Un contador Geiger es un instrumento que permite medir la radiactividad de un objeto o lugar. Es un detector de partículas y de radiaciones ionizantes.



Está formado, normalmente, por un tubo con un fino hilo metálico a lo largo de su centro. El espacio entre ellos está aislado y relleno de un gas, y con el hilo a unos 1000 voltios relativos con el tubo.

Un ion o electrón penetra en el tubo (o se desprende un electrón de la pared por los rayos X o gamma) desprende electrones de los átomos del gas y que, debido al voltaje positivo del hilo central, son atraídos hacia el hilo. Al hacer esto ganan energía, colisionan con los átomos y liberan más electrones, hasta que el proceso se convierte en una avalancha que produce un pulso de corriente detectable. Relleno de un gas adecuado, el flujo de electricidad se para por sí mismo o incluso el circuito eléctrico puede ayudar a pararlo.

Al instrumento se le llama un "contador" debido a que cada partícula que pasa por él produce un pulso idéntico, permitiendo contar las partículas (normalmente de forma electrónica) pero sin decirnos nada sobre su identidad o su energía (excepto que deberán tener energía suficiente para penetrar las paredes del contador). Los contadores de Van Allen estaban hechos de un metal fino con conexiones aisladas en sus extremos.







Los residuos radiactivos.



Los residuos radiactivos son residuos que contienen elementos químicos radiactivos que no tienen un propósito práctico. Es frecuentemente el subproducto de un proceso nuclear, como la fisión nuclear. El residuo también puede generarse durante el procesamiento de combustible para los reactores o armas nucleares o en las aplicaciones médicas como la radioterapia o la medicina nuclear.

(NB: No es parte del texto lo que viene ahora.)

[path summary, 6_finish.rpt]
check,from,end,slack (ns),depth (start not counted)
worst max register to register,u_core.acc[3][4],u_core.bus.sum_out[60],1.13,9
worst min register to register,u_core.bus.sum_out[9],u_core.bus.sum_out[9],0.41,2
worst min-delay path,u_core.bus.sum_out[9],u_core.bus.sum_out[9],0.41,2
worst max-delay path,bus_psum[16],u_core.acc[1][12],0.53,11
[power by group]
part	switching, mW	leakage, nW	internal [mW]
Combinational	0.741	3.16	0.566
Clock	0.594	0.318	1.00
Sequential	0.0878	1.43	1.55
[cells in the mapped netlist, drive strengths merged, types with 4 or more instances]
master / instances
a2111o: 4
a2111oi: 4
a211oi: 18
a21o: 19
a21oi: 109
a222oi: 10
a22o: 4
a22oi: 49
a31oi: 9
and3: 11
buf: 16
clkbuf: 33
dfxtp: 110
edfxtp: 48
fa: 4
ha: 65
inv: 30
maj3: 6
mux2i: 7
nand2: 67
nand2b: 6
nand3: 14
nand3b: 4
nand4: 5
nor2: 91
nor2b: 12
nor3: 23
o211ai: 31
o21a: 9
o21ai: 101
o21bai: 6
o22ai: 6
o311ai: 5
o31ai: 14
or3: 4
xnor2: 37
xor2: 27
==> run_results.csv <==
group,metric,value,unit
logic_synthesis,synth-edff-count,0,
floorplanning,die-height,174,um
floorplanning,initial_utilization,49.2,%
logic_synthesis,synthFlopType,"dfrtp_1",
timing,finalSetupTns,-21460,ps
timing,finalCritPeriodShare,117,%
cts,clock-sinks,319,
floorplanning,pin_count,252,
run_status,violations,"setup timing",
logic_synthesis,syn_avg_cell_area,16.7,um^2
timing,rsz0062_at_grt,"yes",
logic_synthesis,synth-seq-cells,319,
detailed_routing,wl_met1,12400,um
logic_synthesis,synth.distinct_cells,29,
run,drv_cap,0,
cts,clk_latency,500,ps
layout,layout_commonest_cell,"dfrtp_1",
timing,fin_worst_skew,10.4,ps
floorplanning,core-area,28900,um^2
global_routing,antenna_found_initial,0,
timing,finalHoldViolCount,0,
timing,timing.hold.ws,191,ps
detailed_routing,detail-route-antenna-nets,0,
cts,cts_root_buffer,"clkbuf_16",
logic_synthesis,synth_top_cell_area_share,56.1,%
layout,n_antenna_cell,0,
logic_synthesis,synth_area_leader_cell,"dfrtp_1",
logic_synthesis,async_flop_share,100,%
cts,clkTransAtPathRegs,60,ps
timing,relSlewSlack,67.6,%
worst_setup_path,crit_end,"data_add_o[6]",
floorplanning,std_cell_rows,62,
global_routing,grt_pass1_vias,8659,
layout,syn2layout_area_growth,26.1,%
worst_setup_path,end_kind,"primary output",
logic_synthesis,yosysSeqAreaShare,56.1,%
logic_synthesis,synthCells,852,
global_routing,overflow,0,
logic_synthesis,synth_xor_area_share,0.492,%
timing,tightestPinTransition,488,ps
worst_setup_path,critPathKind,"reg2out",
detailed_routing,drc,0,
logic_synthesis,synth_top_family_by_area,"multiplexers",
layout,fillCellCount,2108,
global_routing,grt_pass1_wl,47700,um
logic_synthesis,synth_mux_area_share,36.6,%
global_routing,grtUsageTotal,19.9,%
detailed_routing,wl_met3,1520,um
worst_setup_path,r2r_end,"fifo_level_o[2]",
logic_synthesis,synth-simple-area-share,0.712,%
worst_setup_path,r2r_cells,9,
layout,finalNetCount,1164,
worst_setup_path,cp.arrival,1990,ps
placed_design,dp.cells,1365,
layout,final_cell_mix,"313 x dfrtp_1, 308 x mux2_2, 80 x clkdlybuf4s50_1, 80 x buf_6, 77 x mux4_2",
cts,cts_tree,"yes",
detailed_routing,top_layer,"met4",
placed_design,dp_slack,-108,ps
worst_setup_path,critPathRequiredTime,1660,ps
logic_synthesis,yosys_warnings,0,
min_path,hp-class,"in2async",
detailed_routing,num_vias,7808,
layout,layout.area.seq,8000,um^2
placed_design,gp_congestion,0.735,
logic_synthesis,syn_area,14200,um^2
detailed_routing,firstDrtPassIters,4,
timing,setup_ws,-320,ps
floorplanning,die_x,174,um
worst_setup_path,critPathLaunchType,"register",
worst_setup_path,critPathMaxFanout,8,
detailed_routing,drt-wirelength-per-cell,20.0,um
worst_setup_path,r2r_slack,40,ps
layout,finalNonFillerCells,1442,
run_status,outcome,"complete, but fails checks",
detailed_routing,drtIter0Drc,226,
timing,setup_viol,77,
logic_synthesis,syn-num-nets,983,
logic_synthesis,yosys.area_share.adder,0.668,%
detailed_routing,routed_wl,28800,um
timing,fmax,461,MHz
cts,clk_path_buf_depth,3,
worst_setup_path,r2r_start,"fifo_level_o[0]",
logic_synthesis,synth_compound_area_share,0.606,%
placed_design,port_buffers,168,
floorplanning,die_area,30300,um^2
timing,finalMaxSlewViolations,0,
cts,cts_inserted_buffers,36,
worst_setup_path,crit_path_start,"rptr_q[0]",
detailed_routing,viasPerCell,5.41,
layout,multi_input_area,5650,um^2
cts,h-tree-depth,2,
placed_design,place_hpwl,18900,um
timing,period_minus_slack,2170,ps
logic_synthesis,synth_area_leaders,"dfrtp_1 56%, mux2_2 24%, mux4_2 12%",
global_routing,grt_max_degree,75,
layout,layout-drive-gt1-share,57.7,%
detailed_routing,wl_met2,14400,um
$ cat src/rtl/add_and_subtract_unit_pkg.sv
// Shared constants for the EX-stage arithmetic blocks.
//   XLEN : default datapath width, shared by the ALU and the add/subtract unit.
package add_and_subtract_unit_pkg;

   localparam int XLEN = 32;

endpackage : add_and_subtract_unit_pkg

$ cat src/rtl/add_and_subtract_unit_full_adder.sv
// One-bit full adder, the cell of the ripple-carry chain.
// Ports:
//   x, y : operand bits
//   cin  : carry in
//   s    : sum bit
//   co   : carry out
module full_adder (
   input  logic x,
   input  logic y,
   input  logic cin,
   output logic s,
   output logic co
);

   logic p;

   assign p  = x ^ y;
   assign s  = p ^ cin;
   assign co = (x & y) | (cin & p);

endmodule : full_adder

$ cat src/rtl/add_and_subtract_unit.sv
// Registered two's-complement adder/subtractor with carry-out.
// subtract=0 gives a + b; subtract=1 gives a + ~b + 1 = a - b.
// On subtract, cout is the inverted borrow (1 when a >= b unsigned).
// Results appear one cycle after the operands are sampled.
// Ports:
//   clk      : rising-edge clock
//   reset    : synchronous active-high reset, clears sum/cout
//   a        : first operand (minuend on subtract)
//   b        : second operand (subtrahend on subtract)
//   subtract : 0 add, 1 subtract
//   sum      : registered low WIDTH bits of the result
//   cout     : registered carry out of bit WIDTH-1
module add_and_subtract_unit
   import add_and_subtract_unit_pkg::*;
#(
   parameter int WIDTH = XLEN
) (
   input  logic             clk,
   input  logic             reset,
   input  logic [WIDTH-1:0] a,
   input  logic [WIDTH-1:0] b,
   input  logic             subtract,
   output logic [WIDTH-1:0] sum,
   output logic             cout
);

   logic [WIDTH-1:0] b_eff;
   logic [WIDTH:0]   carry;
   logic [WIDTH-1:0] s_next;

   logic [WIDTH-1:0] sum_d, sum_q;
   logic             cout_d, cout_q;

   // Inverting b and injecting subtract as carry-in forms the two's complement.
   assign b_eff    = b ^ {WIDTH{subtract}};
   assign carry[0] = subtract;

   for (genvar i = 0; i < WIDTH; i++) begin : g_rca
      full_adder u_fa (
         .x   (a[i]),
         .y   (b_eff[i]),
         .cin (carry[i]),
         .s   (s_next[i]),
         .co  (carry[i+1])
      );
   end

   always_comb begin
      sum_d  = s_next;
      cout_d = carry[WIDTH];
   end

   always_ff @(posedge clk) begin
      if (reset) begin
         sum_q  <= '0;
         cout_q <= 1'b0;
      end else begin
         sum_q  <= sum_d;
         cout_q <= cout_d;
      end
   end

   assign sum  = sum_q;
   assign cout = cout_q;

endmodule : add_and_subtract_unit

$ cat config.mk
export PLATFORM = sky130hd
export DESIGN_NAME = add_and_subtract_unit
export DESIGN_NICKNAME = d
export VERILOG_FILES = /design/src/rtl/add_and_subtract_unit_pkg.sv /design/src/rtl/add_and_subtract_unit_full_adder.sv /design/src/rtl/add_and_subtract_unit.sv
export SDC_FILE = /design/constraint.sdc
export NUM_CORES = 1
export LEC_CHECK = 0
export CORE_AREA = 2 2 77 79
export CTS_CLUSTER_DIAMETER = 40
export DETAILED_ROUTE_END_ITERATION = 8
export DIE_AREA = 0 0 79 81
export HOLD_SLACK_MARGIN = 0.05
export PLACE_DENSITY = 0.74
export SYNTH_ARGS = -nofsm -noshare
export SYNTH_HDL_FRONTEND = slang
export SYNTH_HIERARCHICAL = 1
export SYNTH_SLANG_ARGS = --single-unit
$ cat constraint.sdc
create_clock -name clk -period 16 [get_ports clk]
set_input_delay 2.4 -clock clk [delete_from_list [all_inputs] [get_ports clk]]
set_output_delay 2.4 -clock clk [all_outputs]
set_load 0.05 [all_outputs]
==> impl_metrics.toml <==
[timing]
setup_tns_ns = 0
slew_viol_final = 0
timing.fmax_mhz = 64.3
setup_viol = 0
timing.final.crit_period_ns = 15.54
rsz0062_at_grt = "false"
worst_slew_pin_slew_ns = 1.13
hold-worst-slack_ns = 2.57
timing.final.ws_setup_ns = 0.457
min_period_over_period_pct = 97.1
hold_viol_final = 0
slew_headroom_pct = 24.5

[cts]
h-tree-depth = 2
cts_root_buf = "clkbuf_8"
cts_sinks = 33
numCtsBuffers = 5
cts_tree = "yes"
hold_buffers = 0
clockBufferDepth = 2
clk_pin_slew_ns = 0.06

[run_status]
status = "finished clean"

[critical_path]
cpMostUsedCell = "fa_1"
crit_path_max_incr_delay_ns = 0.45
crit_start = "b[0]"
path_class = "in -> reg"
endpoint_kind = "flip-flop"
cp_max_fo = 1
start_kind = "input pin"
cp.required_ns = 16.12
cp.arrival_ns = 15.66
slowest_stage = "fa_1"

[global_route]
grt_util_met2_pct = 24.2
overflow = 0
grt_pass1_wl_um = 5670
gr-max-usage-layer = "met2"
grt_usage_pct = 12.1
grt_max_degree = 34
grt_use_met3_pct = 3.89
grt_pass1_vias = 1275
met1_usage_pct = 11.3
grt_antenna_before_repair = 0

[logic_synthesis]
synth-warning-count = 6
yosysSeqAreaShare_pct = 35.2
syn-num-nets = 236
synthMuxAreaShare_pct = 0
synthAdderAreaFrac_pct = 34.2
synthCells = 137
netlist_area_um2 = 1870
synth-simple-area-share_pct = 11.0
ys_seq_elements = 33
synthDistinctLibCells = 7
synth_top_family_by_area = "adder cells"
avgSynthCellArea_um2 = 13.7
synth_compound_area_share_pct = 0
synthXorXnorAreaFrac_pct = 15.0

[power]
peakVddDrop_v = 0.0000498
powerDensity_nw_per_um2 = 104
leakage_nw = 1.15

[drt]
wirelength_um = 3650
drcViolationCount = 0
vias_per_cell = 3.96
ant_nets = 0
firstDrtPassIters = 3
vias = 1241
drtIter0Drc = 17
wl_per_cell_um = 11.6

[floorplan]
num_io_pins = 100
die_y_um = 81
core_um2 = 5680
fp.dieW_um = 79
dieArea_um2 = 6400
start_util_pct = 33.0
row_count = 28

[layout]
final_nets = 337
area_growth_pct = 58.8
nFillCells = 517
layout_common_cells = "clkdlybuf4s50_1 (98), nor2b_1 (33), dfxtp_1 (33), xor2_1 (32), fa_1 (29)"
antennaDiodeCount = 0
layout_commonest_cell = "clkdlybuf4s50_1"
drive_gt1_share_pct = 5.04

[place]
io_buffers = 99
dpl_worst_slack_ns = -0.0347
post-dp-hpwl_um = 3130
gp_congestion = 0.707

[flow_run]
drv_cap = 0

[min_path]
min-delay-start = "subtract"
min_path_type = "in -> reg"
==> stage by stage <==
stage	cells	utilization [%]	total power, mW	cell area [um^2]
after floorplan	137	-	0.196	1870
after global placement	306	50.8	0.248	2880
after detailed placement	306	50.8	0.251	2880
after CTS	313	52.3	0.313	2970
after global routing	313	52.4	0.328	2980
final	313	52.4	0.309	2980
==> state kept, by name, indices dropped and copies added, names as in the netlist <==
| signal | count |
|---|---|
| sum | 32 |
| cout | 1 |
==> area by class of cell <==
class	instances	area, um^2	share of cell area (%)
multi-input cells	97	1130	38.1
repair buffers	101	1000	33.6
flip-flops and latches	33	661	22.2
well taps	75	93.8	3.15
clock buffers	7	86.3	2.90
==> cell usage after synthesis <==
cell type  number  area, um^2
dfxtp_1        33         661
fa_1           32         641
buf_2           3        15.0
buf_6           1        11.3
buf_12          3        60.1
xor2_1         32         280
nor2b_1        33         206
==> kinds of logic (layout without fill, tap and decap cells) <==
logic type	after synthesis	count (layout)
AND/OR/NAND/NOR	33	33
XOR/XNOR	32	32
flip-flops	33	33
adder cells (fa/ha/maj)	32	32
buffers and inverters	7	108
==> critical path: cells and delay by family <==
kind                     cells  cell delay (ns)
adder cells (fa/ha/maj)     32            12.52
AND/OR/NAND/NOR              1             0.14
buffers and inverters        1             0.42
XOR/XNOR                     1             0.17
==> layer usage <==
metal	wire, um	share of wire, %
met1	1210	33
met2	2130	59
met3	237	6.5
met4	61	1.7
met5	0	0
==> what timing repair did <==
action | 4_1_cts | 5_1_grt
setup buffers | 0 | 0
gates resized for setup | 0 | 3
endpoints found under the setup margin | 0 | 2
==> worst paths after layout <==
path,to,depth (start not counted)
worst min-delay path,sum[0],3
worst max-delay path,sum[31],35
==> power breakdown <==
group,internal [mW],switching [mW]
clock network,0.0341,0.0270
registers,0.0973,0.00345
logic,0.0626,0.0844
total,0.194,0.115
Power figures use the tool's default switching activity.
### src/rtl/moore_seq_gen.sv
// Programmable Moore sequence generator: a ring of NUM_STATES states, each
// driving a writable output pattern. Define MOORE_SEQ_DWELL_EN for dwell mode.
module moore_seq_gen
  import moore_seq_pkg::*;
#(
  parameter  int unsigned NUM_STATES = 4,
  parameter  int unsigned OUT_W      = 8,
  parameter  int unsigned DWELL_W    = 4,
  localparam int unsigned SW         = $clog2(NUM_STATES)
) (
  input  logic               clk,
  input  logic               reset,
  input  logic               en,
  input  logic               dir,
  input  logic               load,
  input  logic [SW-1:0]      load_state,
  input  logic               pat_we,
  input  logic [SW-1:0]      pat_addr,
  input  logic [OUT_W-1:0]   pat_data,
  input  logic [DWELL_W-1:0] dwell_cfg,
  output logic [OUT_W-1:0]   out,
  output logic [SW-1:0]      state,
  output logic               wrap
);

  if (NUM_STATES < 2 || NUM_STATES > 256) begin : g_bad_num_states
    $error("moore_seq_gen: NUM_STATES must be in 2..256");
  end

  // One extra bit so the index range check also works for power-of-two sizes.
  localparam logic [SW:0] NS_EXT = (SW + 1)'(NUM_STATES);

  logic [OUT_W-1:0] pat [NUM_STATES];
  logic [SW-1:0]    state_nxt;
  logic             wrap_nxt;
  logic             adv;
  logic             load_ok;
  logic             addr_ok;

  assign load_ok = ({1'b0, load_state} < NS_EXT);
  assign addr_ok = ({1'b0, pat_addr} < NS_EXT);

`ifdef MOORE_SEQ_DWELL_EN
  moore_seq_dwell #(
    .DWELL_W(DWELL_W)
  ) u_dwell (
    .clk      (clk),
    .reset    (reset),
    .en       (en),
    .load     (load),
    .dwell_cfg(dwell_cfg),
    .adv_ok   (adv)
  );
`else
  logic unused_dwell_cfg;
  assign unused_dwell_cfg = ^dwell_cfg;
  assign adv = en;
`endif

  // Jump beats advance; wrap only pulses on a real boundary crossing.
  always_comb begin
    state_nxt = state;
    wrap_nxt  = 1'b0;
    if (load) begin
      state_nxt = load_ok ? load_state : '0;
    end else if (adv) begin
      state_nxt = SW'(next_index(32'(state), NUM_STATES, dir_e'(dir)));
      wrap_nxt  = is_wrap(32'(state), NUM_STATES, dir_e'(dir));
    end
  end

  always_ff @(posedge clk) begin
    if (reset) begin
      state <= '0;
      wrap  <= 1'b0;
      for (int i = 0; i < int'(NUM_STATES); i++) begin
        pat[i] <= OUT_W'(i);
      end
    end else begin
      state <= state_nxt;
      wrap  <= wrap_nxt;
      if (pat_we && addr_ok) begin
        pat[pat_addr] <= pat_data;
      end
    end
  end

  // Output is a pure function of registered state and table contents.
  assign out = pat[state];

endmodule
<file path="config.mk">
export PLATFORM = sky130hd
export DESIGN_NAME = instr_sequencer
export DESIGN_NICKNAME = d
export VERILOG_FILES = /design/src/rtl/cpu_ctrl_pkg.sv /design/src/rtl/instr_sequencer_opcode_classify.sv /design/src/rtl/instr_sequencer.sv
export SDC_FILE = /design/constraint.sdc
export NUM_CORES = 1
export LEC_CHECK = 0
export CORE_MARGIN = 2
export CORE_UTILIZATION = 46
export DETAILED_ROUTE_END_ITERATION = 8
export GPL_ROUTABILITY_DRIVEN = 0
export PLACE_DENSITY = 0.89
export SYNTH_ARGS = -nofsm -noshare
export SYNTH_HDL_FRONTEND = slang
export SYNTH_HIERARCHICAL = 1
export SYNTH_SLANG_ARGS = --single-unit
</file>
<file path="constraint.sdc">
create_clock -name clk -period 4.8 [get_ports clk]
set_input_delay 0.96 -clock clk [delete_from_list [all_inputs] [get_ports clk]]
set_output_delay 0.96 -clock clk [all_outputs]
set_load 0.005 [all_outputs]
</file>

Se pueden clasificar por motivos de gestión en:
Residuos desclasificables (o exentos): No poseen una radiactividad que pueda resultar peligrosa para la salud de las personas o el medio ambiente, en el presente o para las generaciones futuras. Pueden utilizarse como materiales convencionales.
Residuos de baja actividad: poseen radiactividad gamma o beta en niveles menores a 0,04 GBq/m³ si son líquidos, 0,00004 GBq/m³ si son gaseosos, o la tasa de dosis en contacto es inferior a 20 mSv/h si son sólidos. Solo se consideran los de esta categoría si además su periodo de semidesintegración es inferior a 30 años. Deben almacenarse en almacenamientos superficiales.
Residuos de media actividad: poseen radiactividad gamma o beta con niveles superiores a los residuos de baja actividad pero inferiores a 4 GBq/m³ para líquidos, gaseosos con cualquier actividad o sólidos cuya tasa de dosis en contacto supere los 20 mSv/h. Al igual que los residuos de baja actividad, solo pueden considerarse dentro de esta categoría aquellos residuos cuyo periodo de semidesintegración sea inferior a 30 años. Deben almacenarse en almacenamientos superficiales.
Residuos de alta actividad o alta vida media: todos aquellos materiales emisores de radiactividad alfa y aquellos materiales emisores beta o gamma que superen los niveles impuestos por los límites de los residuos de media actividad. También todos aquellos cuyo periodo de semidesintegración supere los 30 años (por ejemplo los actínidos minoritarios), deben almacenarse en almacenamientos geológicos profundos (AGP).